I use a case class for DataModule to make instantiation easy and make sure that any args that are needed in the traits are available immediately. I also used self types above but you can use inheritance.

My apps have a fixed number of databases they can use. I'll usually define a class that has a val with the proper data module:

case class DatabaseModules(val configsource: Config = ConfigFactory.load()) {

  if (!configsource.hasPath("driver"))
    throw new IllegalArgumentException("Invalid configuration. No driver property specified. Use JVM option -Dconfig.trace=loads to view config settings")

  val DatabaseAccess = configsource.getString("driver") match {
    case "slick.driver.H2Driver$" =>
      DataModule(DatabaseConfig.forConfig[slick.driver.H2Driver]("", configsource))
    case "slick.driver.MysqlDriver$" =>
      DataModule(DatabaseConfig.forConfig[slick.driver.MySQLDriver]("", configsource))
    case "slick.driver.PostgresDriver$" =>
      DataModule(DatabaseConfig.forConfig[slick.driver.PostgresDriver]("", configsource))
    case x@_ =>
      throw new IllegalArgumentException(s"Invalid configuration. Unknown driver: $x. Use JVM -Dconfig.trace=loads to view config settings.")
  }
}

I do not need fancy user messages for the app so I'll just take the exception. I believe an exception is appropriate here because if I returned an Option or Try I would have to have the rest of my application test for it. Since I do not want my application to continue if there is a problem with the configuration, this works for me.

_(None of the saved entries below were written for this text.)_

**src/verilog/cpuPkg.sv**
```systemverilog
`default_nettype none

package cpuPkg;

    localparam int DATA_W     = 16;
    localparam int INSTR_W    = 16;
    localparam int REG_AW     = 3;
    localparam int DMEM_DEPTH = 256;
    localparam int DMEM_AW    = $clog2(DMEM_DEPTH);

    // instruction field positions, opcode always on top.
    localparam int FIELD_OP_HI    = 15;
    localparam int FIELD_OP_LO    = 11;
    localparam int FIELD_RS_HI    = 10;
    localparam int FIELD_RS_LO    = 8;
    localparam int FIELD_RT_HI    = 7;  // also rd of I-type.
    localparam int FIELD_RT_LO    = 5;
    localparam int FIELD_RD_HI    = 4;
    localparam int FIELD_RD_LO    = 2;
    localparam int FIELD_FUNCT_HI = 1;
    localparam int FIELD_FUNCT_LO = 0;
    localparam int FIELD_IMM_HI   = 4;
    localparam int FIELD_IMM_LO   = 0;
    localparam int FIELD_BOFS_HI  = 7;
    localparam int FIELD_BOFS_LO  = 0;
    localparam int FIELD_JOFS_HI  = 10;
    localparam int FIELD_JOFS_LO  = 0;

    typedef enum logic [4:0] {
        OP_NOP  = 5'd0,
        OP_HALT = 5'd1,
        OP_ALU  = 5'd2,
        OP_ADDI = 5'd3,
        OP_LD   = 5'd4,
        OP_ST   = 5'd5,
        OP_BEQZ = 5'd6,
        OP_BNEZ = 5'd7,
        OP_J    = 5'd8
    } opT;

    typedef enum logic [1:0] {
        ALU_ADD = 2'd0,
        ALU_SUB = 2'd1,
        ALU_AND = 2'd2,
        ALU_XOR = 2'd3
    } aluOpT;

    typedef struct packed {
        aluOpT aluOp;
        logic  aluSrc;    // immediate as second operand.
        logic  branch;
        logic  branchNe;
        logic  memRead;
        logic  memWrite;
        logic  memToReg;
        logic  regWrite;
        logic  jump;
        logic  halt;
        logic  err;
    } ctrlT;

    typedef struct packed {
        logic [DATA_W-1:0] pc;
        logic [DATA_W-1:0] readData1;
        logic [DATA_W-1:0] readData2;
        logic [DATA_W-1:0] immVal;
        logic [DATA_W-1:0] jumpDist;
        logic [REG_AW-1:0] writeReg;
        logic [REG_AW-1:0] rs;
        logic [REG_AW-1:0] rt;
        logic              rsValid;
        logic              rtValid;
        logic              writeRegValid;
        ctrlT              ctrl;
    } idExT;

    typedef struct packed {
        logic [DATA_W-1:0] aluResult;
        logic [DATA_W-1:0] storeData;
        logic [REG_AW-1:0] writeReg;
        logic              regWrite;
        logic              memRead;
        logic              memWrite;
        logic              memToReg;
        logic              halt;
        logic              err;
    } exMemT;

    typedef struct packed {
        logic [REG_AW-1:0] regAddr;
        logic [DATA_W-1:0] data;
    } wbT;

endpackage

`default_nettype wire

```
**src/verilog/cpuCore.sv**
```systemverilog
`timescale 1ns/1ps
`default_nettype none

module cpuCore (
    input  wire logic                       clk,
    input  wire logic                       rst,
    output logic      [cpuPkg::DATA_W-1:0]  fetchPc,
    input  wire logic [cpuPkg::INSTR_W-1:0] instr,
    output logic                            wbValid,
    output cpuPkg::wbT                      wbOut,
    output logic                            halted,
    output logic                            err
);

    logic [cpuPkg::DATA_W-1:0]  pc;
    logic [cpuPkg::INSTR_W-1:0] ifInstr;
    logic [cpuPkg::DATA_W-1:0]  ifPc;
    logic [cpuPkg::REG_AW-1:0]  rdAddr1;
    logic [cpuPkg::REG_AW-1:0]  rdAddr2;
    logic [cpuPkg::DATA_W-1:0]  rdData1;
    logic [cpuPkg::DATA_W-1:0]  rdData2;
    cpuPkg::idExT               decPkt;
    cpuPkg::idExT               idExPkt;
    cpuPkg::exMemT              exMemPkt;
    logic                       loadStall;
    logic                       redirect;
    logic [cpuPkg::DATA_W-1:0]  redirectPc;

    assign fetchPc = pc;

    always_ff @(posedge clk) begin
        if (rst) begin
            pc <= '0;
        end else if (!halted) begin
            if (redirect) begin
                pc <= redirectPc;
            end else if (!loadStall) begin
                pc <= pc + 1'b1;
            end
        end
    end

    // fetch-to-decode register, a redirect squashes the slot.
    always_ff @(posedge clk) begin
        if (rst || redirect) begin
            ifInstr <= {cpuPkg::OP_NOP, {(cpuPkg::INSTR_W - 5){1'b0}}};
        end else if (!loadStall) begin
            ifInstr <= instr;
            ifPc    <= pc;
        end
    end

    regFile u_regFile (.clk(clk), .rst(rst), .rdAddr1(rdAddr1), .rdAddr2(rdAddr2),
        .rdData1(rdData1), .rdData2(rdData2), .wrEn(wbValid), .wr(wbOut));

    decode u_decode (.instr(ifInstr), .pc(ifPc), .rdAddr1(rdAddr1), .rdAddr2(rdAddr2),
        .rdData1(rdData1), .rdData2(rdData2), .pkt(decPkt));

    hazardUnit u_hazardUnit (.dec(decPkt), .idEx(idExPkt), .loadStall(loadStall));

    idExReg u_idExReg (.clk(clk), .rst(rst), .pktIn(decPkt), .stallZero(loadStall),
        .flushZero(redirect), .pktOut(idExPkt));

    execute u_execute (.clk(clk), .rst(rst), .idEx(idExPkt), .wbFwdValid(wbValid),
        .wbFwd(wbOut), .redirect(redirect), .redirectPc(redirectPc), .exMem(exMemPkt));

    memWb u_memWb (.clk(clk), .rst(rst), .exMem(exMemPkt), .wbValid(wbValid),
        .wbOut(wbOut), .halted(halted), .err(err));

    assert property (@(posedge clk) disable iff (rst) halted |=> $stable(fetchPc))
        else $error("cpuCore: fetch moved after halt");

endmodule

`default_nettype wire

```
**src/verilog/decode.sv**
```systemverilog
`timescale 1ns/1ps
`default_nettype none

module decode (
    input  wire logic [cpuPkg::INSTR_W-1:0] instr,
    input  wire logic [cpuPkg::DATA_W-1:0]  pc,
    output logic      [cpuPkg::REG_AW-1:0]  rdAddr1,
    output logic      [cpuPkg::REG_AW-1:0]  rdAddr2,
    input  wire logic [cpuPkg::DATA_W-1:0]  rdData1,
    input  wire logic [cpuPkg::DATA_W-1:0]  rdData2,
    output cpuPkg::idExT                    pkt
);

    cpuPkg::opT                op;
    logic [cpuPkg::REG_AW-1:0] rs;
    logic [cpuPkg::REG_AW-1:0] rt;
    logic [cpuPkg::REG_AW-1:0] rd;
    logic [cpuPkg::DATA_W-1:0] immExt;
    logic [cpuPkg::DATA_W-1:0] brOfs;
    logic [cpuPkg::DATA_W-1:0] jOfs;

    assign op = cpuPkg::opT'(instr[cpuPkg::FIELD_OP_HI:cpuPkg::FIELD_OP_LO]);
    assign rs = instr[cpuPkg::FIELD_RS_HI:cpuPkg::FIELD_RS_LO];
    assign rt = instr[cpuPkg::FIELD_RT_HI:cpuPkg::FIELD_RT_LO];
    assign rd = instr[cpuPkg::FIELD_RD_HI:cpuPkg::FIELD_RD_LO];

    // sign extension, all offset fields start at bit 0.
    assign immExt = {{(cpuPkg::DATA_W - cpuPkg::FIELD_IMM_HI - 1){instr[cpuPkg::FIELD_IMM_HI]}},
                     instr[cpuPkg::FIELD_IMM_HI:cpuPkg::FIELD_IMM_LO]};
    assign brOfs = {{(cpuPkg::DATA_W - cpuPkg::FIELD_BOFS_HI - 1){instr[cpuPkg::FIELD_BOFS_HI]}},
                    instr[cpuPkg::FIELD_BOFS_HI:cpuPkg::FIELD_BOFS_LO]};
    assign jOfs = {{(cpuPkg::DATA_W - cpuPkg::FIELD_JOFS_HI - 1){instr[cpuPkg::FIELD_JOFS_HI]}},
                   instr[cpuPkg::FIELD_JOFS_HI:cpuPkg::FIELD_JOFS_LO]};

    assign rdAddr1 = rs;
    assign rdAddr2 = rt;

    always_comb begin
        pkt           = '0;
        pkt.pc        = pc;
        pkt.readData1 = rdData1;
        pkt.readData2 = rdData2;
        pkt.immVal    = immExt;
        pkt.jumpDist  = (op == cpuPkg::OP_J) ? jOfs : brOfs;
        pkt.rs        = rs;
        pkt.rt        = rt;
        pkt.writeReg  = rt;
        pkt.ctrl.aluOp = cpuPkg::ALU_ADD;
        case (op)
            cpuPkg::OP_NOP: ;
            cpuPkg::OP_HALT: pkt.ctrl.halt = 1'b1;
            cpuPkg::OP_ALU: begin
                pkt.ctrl.aluOp    = cpuPkg::aluOpT'(instr[cpuPkg::FIELD_FUNCT_HI:
                                                          cpuPkg::FIELD_FUNCT_LO]);
                pkt.ctrl.regWrite = 1'b1;
                pkt.rsValid       = 1'b1;
                pkt.rtValid       = 1'b1;
                pkt.writeReg      = rd;
            end
            cpuPkg::OP_ADDI: begin
                pkt.ctrl.aluSrc   = 1'b1;
                pkt.ctrl.regWrite = 1'b1;
                pkt.rsValid       = 1'b1;
            end
            cpuPkg::OP_LD: begin
                pkt.ctrl.aluSrc   = 1'b1;
                pkt.ctrl.memRead  = 1'b1;
                pkt.ctrl.memToReg = 1'b1;
                pkt.ctrl.regWrite = 1'b1;
                pkt.rsValid       = 1'b1;
            end
            cpuPkg::OP_ST: begin
                pkt.ctrl.aluSrc   = 1'b1;
                pkt.ctrl.memWrite = 1'b1;
                pkt.rsValid       = 1'b1;
                pkt.rtValid       = 1'b1;  // store data.
            end
            cpuPkg::OP_BEQZ, cpuPkg::OP_BNEZ: begin
                pkt.ctrl.branch   = 1'b1;
                pkt.ctrl.branchNe = (op == cpuPkg::OP_BNEZ);
                pkt.rsValid       = 1'b1;
            end
            cpuPkg::OP_J: pkt.ctrl.jump = 1'b1;
            default: begin
                // illegal opcode stops the machine.
                pkt.ctrl.err  = 1'b1;
                pkt.ctrl.halt = 1'b1;
            end
        endcase
        pkt.writeRegValid = pkt.ctrl.regWrite;
    end

    always_comb begin
        assert (!(op == cpuPkg::OP_J && pkt.rsValid))
            else $error("decode: jump marks rs as a source");
    end

endmodule

`default_nettype wire

```
**src/verilog/execute.sv**
```systemverilog
`timescale 1ns/1ps
`default_nettype none

module execute (
    input  wire logic                      clk,
    input  wire logic                      rst,
    input  wire cpuPkg::idExT              idEx,
    input  wire logic                      wbFwdValid,
    input  wire cpuPkg::wbT                wbFwd,
    output logic                           redirect,
    output logic      [cpuPkg::DATA_W-1:0] redirectPc,
    output cpuPkg::exMemT                  exMem
);

    cpuPkg::exMemT             exMemQ;
    cpuPkg::exMemT             exMemD;
    logic [cpuPkg::DATA_W-1:0] rsVal;
    logic [cpuPkg::DATA_W-1:0] rtVal;
    logic [cpuPkg::DATA_W-1:0] aluB;
    logic [cpuPkg::DATA_W-1:0] aluOut;
    logic [cpuPkg::DATA_W-1:0] pcNext;
    logic                      rsZero;

    // the EX/MEM result is newer than the writeback one.
    always_comb begin
        rsVal = idEx.readData1;
        rtVal = idEx.readData2;
        if (exMemQ.regWrite && exMemQ.writeReg == idEx.rs) begin
            rsVal = exMemQ.aluResult;
        end else if (wbFwdValid && wbFwd.regAddr == idEx.rs) begin
            rsVal = wbFwd.data;
        end
        if (exMemQ.regWrite && exMemQ.writeReg == idEx.rt) begin
            rtVal = exMemQ.aluResult;
        end else if (wbFwdValid && wbFwd.regAddr == idEx.rt) begin
            rtVal = wbFwd.data;
        end
    end

    assign aluB = idEx.ctrl.aluSrc ? idEx.immVal : rtVal;

    always_comb begin
        case (idEx.ctrl.aluOp)
            cpuPkg::ALU_ADD: aluOut = rsVal + aluB;
            cpuPkg::ALU_SUB: aluOut = rsVal - aluB;
            cpuPkg::ALU_AND: aluOut = rsVal & aluB;
            cpuPkg::ALU_XOR: aluOut = rsVal ^ aluB;
            default:         aluOut = '0;
        endcase
    end

    // branches and jumps share the pc+1 relative target.
    assign rsZero     = (rsVal == '0);
    assign pcNext     = idEx.pc + 1'b1;
    assign redirectPc = pcNext + idEx.jumpDist;
    assign redirect   = idEx.ctrl.jump || (idEx.ctrl.branch && (rsZero ^ idEx.ctrl.branchNe));

    always_comb begin
        exMemD.aluResult = aluOut;
        exMemD.storeData = rtVal;
        exMemD.writeReg  = idEx.writeReg;
        exMemD.regWrite  = idEx.ctrl.regWrite;
        exMemD.memRead   = idEx.ctrl.memRead;
        exMemD.memWrite  = idEx.ctrl.memWrite;
        exMemD.memToReg  = idEx.ctrl.memToReg;
        exMemD.halt      = idEx.ctrl.halt;
        exMemD.err       = idEx.ctrl.err;
    end

    always_ff @(posedge clk) begin
        exMemQ <= exMemD;
        if (rst) begin
            exMemQ.regWrite <= 1'b0;
            exMemQ.memRead  <= 1'b0;
            exMemQ.memWrite <= 1'b0;
            exMemQ.memToReg <= 1'b0;
            exMemQ.halt     <= 1'b0;
            exMemQ.err      <= 1'b0;
        end
    end

    assign exMem = exMemQ;

endmodule

`default_nettype wire

```
**src/verilog/hazardUnit.sv**
```systemverilog
`timescale 1ns/1ps
`default_nettype none

module hazardUnit (
    input  wire cpuPkg::idExT dec,
    input  wire cpuPkg::idExT idEx,
    output logic              loadStall
);

    logic loadInEx;
    logic rsHit;
    logic rtHit;

    // only a load leaves its result too late for forwarding.
    assign loadInEx = idEx.ctrl.memRead && idEx.writeRegValid;

    assign rsHit = dec.rsValid && (dec.rs == idEx.writeReg);
    assign rtHit = dec.rtValid && (dec.rt == idEx.writeReg);

    assign loadStall = loadInEx && (rsHit || rtHit);  // one bubble is enough.

endmodule

`default_nettype wire

```
**src/verilog/idExReg.sv**
```systemverilog
`timescale 1ns/1ps
`default_nettype none

module idExReg (
    input  wire logic         clk,
    input  wire logic         rst,
    input  wire cpuPkg::idExT pktIn,
    input  wire logic         stallZero,
    input  wire logic         flushZero,
    output cpuPkg::idExT      pktOut
);

    logic         controlZero;
    cpuPkg::idExT pktNext;

    assign controlZero = stallZero | flushZero;

    // a zeroed slot travels on as a bubble with no side effects.
    always_comb begin
        pktNext = pktIn;
        if (controlZero) begin
            pktNext.ctrl.branch   = 1'b0;
            pktNext.ctrl.jump     = 1'b0;
            pktNext.ctrl.memRead  = 1'b0;
            pktNext.ctrl.memWrite = 1'b0;
            pktNext.ctrl.regWrite = 1'b0;
            pktNext.ctrl.halt     = 1'b0;
            pktNext.ctrl.err      = 1'b0;
        end
    end

    always_ff @(posedge clk) begin
        pktOut <= pktNext;
        if (rst) begin
            pktOut.ctrl          <= '0;
            pktOut.rsValid       <= 1'b0;
            pktOut.rtValid       <= 1'b0;
            pktOut.writeRegValid <= 1'b0;
        end
    end

    assert property (@(posedge clk) disable iff (rst)
        controlZero |=> !pktOut.ctrl.memWrite && !pktOut.ctrl.regWrite)
        else $error("idExReg: bubble carries a write");

endmodule

`default_nettype wire

```
**src/verilog/memWb.sv**
```systemverilog
`timescale 1ns/1ps
`default_nettype none

module memWb (
    input  wire logic          clk,
    input  wire logic          rst,
    input  wire cpuPkg::exMemT exMem,
    output logic               wbValid,
    output cpuPkg::wbT         wbOut,
    output logic               halted,
    output logic               err
);

    logic [cpuPkg::DATA_W-1:0]  dmem [cpuPkg::DMEM_DEPTH];
    logic [cpuPkg::DMEM_AW-1:0] addr;
    logic [cpuPkg::DATA_W-1:0]  loadData;

    assign addr     = exMem.aluResult[cpuPkg::DMEM_AW-1:0];  // word address.
    assign loadData = dmem[addr];

    // stores behind a halt never land.
    always_ff @(posedge clk) begin
        if (exMem.memWrite && !halted) begin
            dmem[addr] <= exMem.storeData;
        end
    end

    always_ff @(posedge clk) begin
        wbOut.regAddr <= exMem.writeReg;
        wbOut.data    <= exMem.memToReg ? loadData : exMem.aluResult;
    end

    always_ff @(posedge clk) begin
        if (rst) begin
            wbValid <= 1'b0;
            halted  <= 1'b0;
            err     <= 1'b0;
        end else if (!halted) begin
            wbValid <= exMem.regWrite;
            halted  <= exMem.halt;
            err     <= exMem.err;
        end else begin
            wbValid <= 1'b0;  // nothing retires once stopped.
        end
    end

endmodule

`default_nettype wire

```
**src/verilog/regFile.sv**
```systemverilog
`timescale 1ns/1ps
`default_nettype none

module regFile (
    input  wire logic                      clk,
    input  wire logic                      rst,
    input  wire logic [cpuPkg::REG_AW-1:0] rdAddr1,
    input  wire logic [cpuPkg::REG_AW-1:0] rdAddr2,
    output logic      [cpuPkg::DATA_W-1:0] rdData1,
    output logic      [cpuPkg::DATA_W-1:0] rdData2,
    input  wire logic                      wrEn,
    input  wire cpuPkg::wbT                wr
);

    logic [cpuPkg::DATA_W-1:0] regs [2**cpuPkg::REG_AW];

    always_ff @(posedge clk) begin
        if (rst) begin
            for (int i = 0; i < 2**cpuPkg::REG_AW; i++) begin
                regs[i] <= '0;
            end
        end else if (wrEn) begin
            regs[wr.regAddr] <= wr.data;
        end
    end

    // a write in flight is visible to decode in the same cycle.
    always_comb begin
        rdData1 = regs[rdAddr1];
        rdData2 = regs[rdAddr2];
        if (wrEn && wr.regAddr == rdAddr1) begin
            rdData1 = wr.data;
        end
        if (wrEn && wr.regAddr == rdAddr2) begin
            rdData2 = wr.data;
        end
    end

endmodule

`default_nettype wire
```
**config.mk**
```make
export PLATFORM = sky130hd
export DESIGN_NAME = cpuCore
export DESIGN_NICKNAME = d
export VERILOG_FILES = /design/src/verilog/cpuPkg.sv /design/src/verilog/cpuCore.sv /design/src/verilog/decode.sv /design/src/verilog/execute.sv /design/src/verilog/hazardUnit.sv /design/src/verilog/idExReg.sv /design/src/verilog/memWb.sv /design/src/verilog/regFile.sv
export SDC_FILE = /design/constraint.sdc
export NUM_CORES = 2
export LEC_CHECK = 0
export ABC_AREA = 1
export BUFFER_PORTS_ARGS = -buffer_cell sky130_fd_sc_hd__buf_2
export CELL_PAD_IN_SITES_DETAIL_PLACEMENT = 1
export CELL_PAD_IN_SITES_GLOBAL_PLACEMENT = 1
export CORE_UTILIZATION = 35
export DETAILED_ROUTE_END_ITERATION = 10
export GPL_ROUTABILITY_DRIVEN = 0
export PLACE_DENSITY_LB_ADDON = 0.05
export SYNTH_ARGS = -nofsm -noshare
export SYNTH_HDL_FRONTEND = slang
export SYNTH_MEMORY_MAX_BITS = 65536
export SYNTH_SLANG_ARGS = --single-unit
```
**constraint.sdc**
```tcl
create_clock -name clk -period 4.94 [get_ports clk]
set_input_delay 0.494 -clock clk [delete_from_list [all_inputs] [get_ports clk]]
set_output_delay 0.494 -clock clk [all_outputs]
set_load 0.03 [all_outputs]
```
======== Word level (Yosys, flattened, before mapping) ========
Memories as Yosys holds them, arrays and structs flattened. A register that Yosys moved wholly into a read port is not among the register bits.
Cells that the tools add are included.
cells by class
  $add $sub $neg .......................... 5
  equality and inequality tests ........... 20
  multiplexer cells ....................... 38
  bitwise gates (word level) .............. 9
  reductions and logical operators ........ 33
operators by type and width
  operator               count
  $mux 16                12
  $pmux 16 s4            1
  $add 16x1->16 const B  2
  $add 16x16->16         2
  $eq 3x3->1             8
  $eq 5x3->1 const B     4
  $mux 1                 18
  $mux 3                 6
  $and 16x16->16         1
  $logic_not 16->1       1
  $reduce_or 16->1       1
  $sub 16x16->16         1
  $xor 16x16->16         1
  $logic_and 1x1->1      12
  $reduce_or 2->1        6
  $eq 5x2->1 const B     2
  $reduce_or 9->1        1
  $reduce_or 8->1        1
  $reduce_or 3->1        2
  $reduce_or 6->1        1
  $eq 5x1->1 const B     1
  $eq 5x4->1 const B     1
  $logic_not 5->1        1
  $not 1->1              5
  other kinds (10)       14
storage, ports and cells
  bits in registers ....................... 201
  memory bits (writable) .................. 4224
  input bits .............................. 18
  output and inout port bits .............. 38
  word-level logic and storage cells ...... 143
  memories kept ........................... 2
memory list
  memory          words  bits a word  rd ports  clocked after memory_dff  write ports  RTL line       text
  u_memWb.dmem    256    16           1         1                         1            memWb.sv:14    logic [cpuPkg::DATA_W-1:0] dmem [cpuPkg::DMEM_DEPTH];
  u_regFile.regs  8      16           2         2                         8            regFile.sv:15  logic [cpuPkg::DATA_W-1:0] regs [2**cpuPkg::REG_AW];

======== Logic depth before layout (Yosys ltp) ========
  depth in word-level cells ............... 11
  depth in mapped cells ................... 28
  gate-level depth less buffers ........... 27

======== By module ========
From an unflattened synthesis, not the netlist that was laid out.
unflattened totals
  cell total of the unflattened synthesis .. 17183
  area, all modules ....................... 183383.4 µm²
by module, submodules not included
  module      times used  cells each  area each (µm²)
  memWb       1           14828       165651.4
  regFile     1           1057        7785.0
  execute     1           708         4488.1
  idExReg     1           138         2268.4
  cpuCore     1           274         2140.8
  decode      1           144         917.1
  hazardUnit  1           34          132.6

======== Least setup slack after synthesis ========
Ideal clock, no wire load.
  path kind ............................... reg-to-reg
  start ................................... register u_execute.exMemQ (netlist bit u_execute.exMem[9])
  end ..................................... memory u_memWb.dmem[0][0] (netlist bit), data pin
  arrival ................................. 3.382 ns
  slack ................................... 0.706 ns
  stages on the path, launching flop included .. 1
  buffers on the path ..................... 0
  period minus slack after synthesis ...... 4.234 ns
  cells stage by stage .................... dfxtp_1
RTL lines
  element                 RTL line       text
  start, declared         execute.sv:15  cpuPkg::exMemT exMemQ;
  start signal, assigned  execute.sv:71  exMemQ <= exMemD;
  end, declared           memWb.sv:14
Straight into the memory's write port.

The DatabaseModules class takes a config. My config looks like:

driver = "slick.driver.H2Driver$"
db {
  url = "jdbc:h2:tcp://localhost/~/dbs/appeventsdb;MULTI_THREADED=1"
  password = sa
  user = sa
  connectionTimeout=2000
}

In my application, you can use the data module:

    val config = ConfigFactory.parseFile(Paths.get("appevents.conf").toFile).withFallback(ConfigFactory.load())
    val DataModule = DatabaseModules(config).DatabaseAccess
    val moreDbStuff = SomeDBClassWithStuffInIt(DataModule)

    import DataModule._
    import DataModule.config.driver.api._
    import DataModule.config.db
    ...
    import moreDbStuff._

That's about it. You could easily extend this to allow prod/dev/test type configurations. Note that there are some issues in slick 3.0.0 RC1 that require the db sub-object for the moment.